The No. 1 reason a technical department receives a call is due to a contractor rushing the job; for example, coating over a product before it was dry or allowing a jobsite to return to full service before the flooring system is completely cured. Most of us know the following items can skew the conditions and prolong dry times:
- Too heavy application rates
- Too high humidity levels
- Too low temperature
- Lack of airflow
- Coating a previous coat before it was dry
The National Wood Flooring Association (NWFA) states that flooring should be kept at 60 °F to 80 °F and 30 percent to 50 percent relative humidity. This happens to be similar to conditions in which many finish manufacturers claim their products perform the best. Even though we may be working in conditioned spaces, the weather outside can have an effect on how products dry, especially during the spring and fall when air conditioners/furnaces may not be running as often due to similar temperatures outside.
Those are the times of year in my market where the tech lines light up, and the question is asked, “Did the manufacturer change their product? It’s drying differently.” This is where we have to have the following conversation. In the Midwest, coating floors during these times of the year requires a little more attention to the conditions because HVAC systems do not kick on as often. Thus, in most cases, the indoor conditions will inherently see an increase in the humidity levels (a closed-up home with no air movement may increase in humidity). In addition, this is usually the time of year where the humidity levels rise and our dew-point becomes much closer to our temperatures.
This is why it is a good idea to have a thermo-hygrometer and to check the temperature and humidity as you start coating. This will give you an idea of how your products will dry that day, in that home. After a period of tracking this information, you will become very familiar with how your products will perform in the varying conditions.

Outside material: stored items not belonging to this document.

<file path="config.mk">
export PLATFORM = sky130hd
export DESIGN_NAME = twao_mul
export DESIGN_NICKNAME = d
export VERILOG_FILES = /design/src/hw/rtl/twao_mul.sv
export SDC_FILE = /design/constraint.sdc
export NUM_CORES = 2
export LEC_CHECK = 0
export BUFFER_PORTS_ARGS = -buffer_cell sky130_fd_sc_hd__clkbuf_2
export CAP_MARGIN = 30
export CORE_ASPECT_RATIO = 2
export CORE_MARGIN = 4
export CORE_UTILIZATION = 45
export DETAILED_ROUTE_END_ITERATION = 8
export SLEW_MARGIN = 20
export SYNTH_ARGS = -nofsm -noshare
export SYNTH_HDL_FRONTEND = slang
export SYNTH_SLANG_ARGS = --single-unit
</file>
<file path="constraint.sdc">
create_clock -name clk -period 17.3 [get_ports clk]
set_input_delay 0.865 -clock clk [delete_from_list [all_inputs] [get_ports clk]]
set_output_delay 0.865 -clock clk [all_outputs]
set_load 0.005 [all_outputs]
</file>
<file path="src/hw/rtl/twao_mul.sv">
// Shared signed 33x33 multiplier with a registered product.
// Depends on nothing.
module twao_mul
(
    input  logic               clk,
    input  logic signed [32:0] a,
    input  logic signed [32:0] b,
    output logic signed [63:0] p
);
    logic signed [65:0] full;
    logic signed [63:0] p_reg;

    assign full = a * b;
    assign p    = p_reg;

    always_ff @(posedge clk)
    begin
        p_reg <= full[63:0];
    end
endmodule

</file>
* Word-level counts from Yosys, hierarchy flattened
Cells that the tools add are included.
** Word-level totals
- Bits in registers :: 64
- Logic and storage cells :: 2
** Cells by class
- $mul :: 1
** Operator list (count)
- 33-bit by 33-bit multiplier with 64-bit output :: 1

* Depth between registers and ports, before layout
- Depth in word-level cells :: 1
- Depth in mapped cells :: 28
- Gate-level depth less buffers :: 26

* Worst setup path before layout
No wires, ideal clock.
- Kind :: input -> register
- Start point :: input a[32]
- End point :: register p_reg[63], in the netlist p[63]
- Setup time :: 0.072 ns
- Data arrival time :: 8.057 ns
- Data required time :: 17.228 ns
- Path slack :: 9.171 ns
- Stages :: 24
- Path buffers :: 1
- Path through :: clkbuf_1 nand2_1 inv_1 fa_1 fa_1 fa_1 inv_1 fa_1 inv_1 fa_1 fa_1 fa_1 inv_1 fa_1 inv_1 ha_1 a21o_1 a21o_1 a21oi_1 nand2_1 o31ai_1 o211ai_1 a21oi_1 xnor2_1
** Between the ends
- Longest elaborated chain between the ends :: 1
** RTL lines
- from (decl) :: RTL line 6 : input logic signed [32:0] a,
- 33-bit by 33-bit multiplier with 64-bit output :: RTL line 13 : assign full = a * b;
- net full[63] :: RTL line 10 : logic signed [65:0] full;
- to (signal assigned) :: RTL line 18 : p_reg <= full[63:0];
- to (decl) :: RTL line 11 : logic signed [63:0] p_reg;
The timed path passes the listed nets, and every way through them passes these cells.

* Worst setup path after layout
- Start point :: input b[0]
- End point :: register p_reg[60], in the netlist p[60]
** Between the ends
- Longest elaborated chain between the ends :: 1
** RTL lines
- from (decl) :: RTL line 7 : input logic signed [32:0] b,
- 33-bit by 33-bit multiplier with 64-bit output :: RTL line 13
- net full[60] :: RTL line 10
The timed path passes the listed nets, and every way through them passes these cells.
## src/hw/rtl/twao_pkg.sv

```systemverilog
// Shared types, constants and helper functions for the three-wheel arc odometry core.
// Depends on nothing; the divider, the CORDIC and the top level import it.
package twao_pkg;

    localparam int unsigned STEP_W   = 5;
    localparam int unsigned MAX_STEPS = 30;
    localparam int unsigned RED_TOP  = 23;

    localparam logic signed [32:0] ARC_K       = 33'sd585635;
    localparam logic signed [63:0] ARC_LIM     = 64'sh0000_0800_0000_0000;
    localparam logic signed [63:0] SAT_HEAD    = 64'sh0000_0100_0000_0000;
    localparam logic signed [63:0] PI_Q30      = 64'sd3373259426;
    localparam logic signed [63:0] HALF_PI_Q30 = 64'sd1686629713;
    localparam logic        [63:0] TWO_PI_Q30  = 64'd6746518852;
    localparam logic signed [33:0] GAIN_Q30    = 34'sd652032874;

    localparam logic [2:0] REG_RADIUS  = 3'd0;
    localparam logic [2:0] REG_LEFT    = 3'd1;
    localparam logic [2:0] REG_RIGHT   = 3'd2;
    localparam logic [2:0] REG_BACK    = 3'd3;
    localparam logic [2:0] REG_HEADING = 3'd4;

    typedef struct packed {
        logic busy;
        logic done;
    } unit_status_t;

    typedef enum logic [2:0] {
        CS_IDLE,
        CS_RED,
        CS_FIX,
        CS_ROT,
        CS_OUT
    } cordic_state_t;

    typedef enum logic [4:0] {
        S_IDLE,
        S_ARC_MUL,
        S_ARC_CLAMP,
        S_ARC_LO,
        S_ARC_HI,
        S_ARC_SUM,
        S_TRAVEL,
        S_HEAD_DIV,
        S_HEAD_WAIT,
        S_HEAD_SET,
        S_DELTA,
        S_CHORD_GO,
        S_CHORD_WAIT,
        S_BX_MUL,
        S_BX_OFF,
        S_BX_TERM,
        S_BX_WAIT,
        S_RY_MUL,
        S_RY_OFF,
        S_RY_TERM,
        S_RY_WAIT,
        S_ROT_GO,
        S_ROT_WAIT,
        S_ROT_XA,
        S_ROT_XB,
        S_ROT_XS,
        S_ROT_YA,
        S_ROT_YS,
        S_OUT
    } seq_state_t;

    function automatic logic signed [31:0] sat32(input logic signed [63:0] v);
        logic signed [31:0] r;
        if (v > 64'sd2147483647)
            r = 32'sh7fff_ffff;
        else if (v < -64'sd2147483648)
            r = 32'sh8000_0000;
        else
            r = v[31:0];
        return r;
    endfunction

    function automatic logic signed [33:0] atan_q30(input logic [STEP_W-1:0] i);
        logic signed [33:0] r;
        case (i)
            5'd0:  r = 34'sd843314857;
            5'd1:  r = 34'sd497837829;
            5'd2:  r = 34'sd263043837;
            5'd3:  r = 34'sd133525159;
            5'd4:  r = 34'sd67021687;
            5'd5:  r = 34'sd33543516;
            5'd6:  r = 34'sd16775851;
            5'd7:  r = 34'sd8388437;
            5'd8:  r = 34'sd4194283;
            5'd9:  r = 34'sd2097149;
            5'd10: r = 34'sd1048576;
            5'd11: r = 34'sd524288;
            5'd12: r = 34'sd262144;
            5'd13: r = 34'sd131072;
            5'd14: r = 34'sd65536;
            5'd15: r = 34'sd32768;
            5'd16: r = 34'sd16384;
            5'd17: r = 34'sd8192;
            5'd18: r = 34'sd4096;
            5'd19: r = 34'sd2048;
            5'd20: r = 34'sd1024;
            5'd21: r = 34'sd512;
            5'd22: r = 34'sd256;
            5'd23: r = 34'sd128;
            5'd24: r = 34'sd64;
            5'd25: r = 34'sd32;
            5'd26: r = 34'sd16;
            5'd27: r = 34'sd8;
            5'd28: r = 34'sd4;
            5'd29: r = 34'sd2;
            default: r = 34'sd0;
        endcase
        return r;
    endfunction

endpackage

```

## src/hw/rtl/twao_div.sv

```systemverilog
// Signed 64-bit restoring divider, one quotient bit per cycle, truncates toward zero.
// Depends on twao_pkg.
module twao_div
(
    input  logic                   clk,
    input  logic                   rst_n,
    input  logic                   start,
    input  logic signed [63:0]     dividend,
    input  logic signed [63:0]     divisor,
    output logic signed [63:0]     quot,
    output twao_pkg::unit_status_t status
);
    import twao_pkg::*;

    logic [6:0]  cnt_reg;
    logic        busy_reg;
    logic        done_reg;
    logic        neg_reg;
    logic [63:0] d_reg;
    logic [63:0] n_reg;
    logic [63:0] rem_reg;
    logic [64:0] trial;
    logic        fits;

    assign trial = {rem_reg, n_reg[63]};
    assign fits  = trial >= {1'b0, d_reg};
    assign quot  = neg_reg ? -$signed(n_reg) : $signed(n_reg);
    assign status.busy = busy_reg;
    assign status.done = done_reg;

    always_ff @(posedge clk or negedge rst_n)
    begin
        if (!rst_n)
        begin
            cnt_reg  <= '0;
            busy_reg <= 1'b0;
            done_reg <= 1'b0;
        end
        else if (start)
        begin
            cnt_reg  <= 7'd64;
            busy_reg <= 1'b1;
            done_reg <= 1'b0;
        end
        else if (busy_reg)
        begin
            cnt_reg <= cnt_reg - 7'd1;
            if (cnt_reg == 7'd1)
            begin
                busy_reg <= 1'b0;
                done_reg <= 1'b1;
            end
        end
        else
        begin
            done_reg <= 1'b0;
        end
    end

    always_ff @(posedge clk)
    begin
        if (start)
        begin
            d_reg   <= divisor[63] ? 64'(-divisor) : 64'(divisor);
            n_reg   <= dividend[63] ? 64'(-dividend) : 64'(dividend);
            rem_reg <= '0;
            neg_reg <= dividend[63] ^ divisor[63];
        end
        else if (busy_reg)
        begin
            rem_reg <= fits ? 64'(trial - {1'b0, d_reg}) : trial[63:0];
            n_reg   <= {n_reg[62:0], fits};
        end
    end
endmodule

```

In addition to the above-mentioned HVAC items, the amount of flooring in a home being coated can skew the dry times. This happens to be one of the most overlooked pieces of information when calculating drying conditions. For instance, a 200-square-foot floor being sanded and finished in a 2,000-square-foot home will have better drying conditions than an 1,800-square-foot floor in the same home.
With a larger amount of flooring being worked on, the amount of moisture/solvent being added to the home is greater, thus loading the air. This moisture/solvent that is being released from the finish system is heavier than the air and will sit at floor level, pretty much stopping the drying process, making it more important to exhaust the air, either by adding airflow or, even better, putting fans in the windows blowing out. This usually can be done without issue after the products have skinned over. And yes, this may require the finishing crew to hang around or return to the job to add this airflow once the products have flashed off. But what is worse, taking the time to make this happen or having to recoat/resand the project due to a finish issue?
Monitoring and understanding the changing drying conditions as the seasons change can prevent you from having to adjust your already-tight schedule to squeeze in another finish coat or a resand.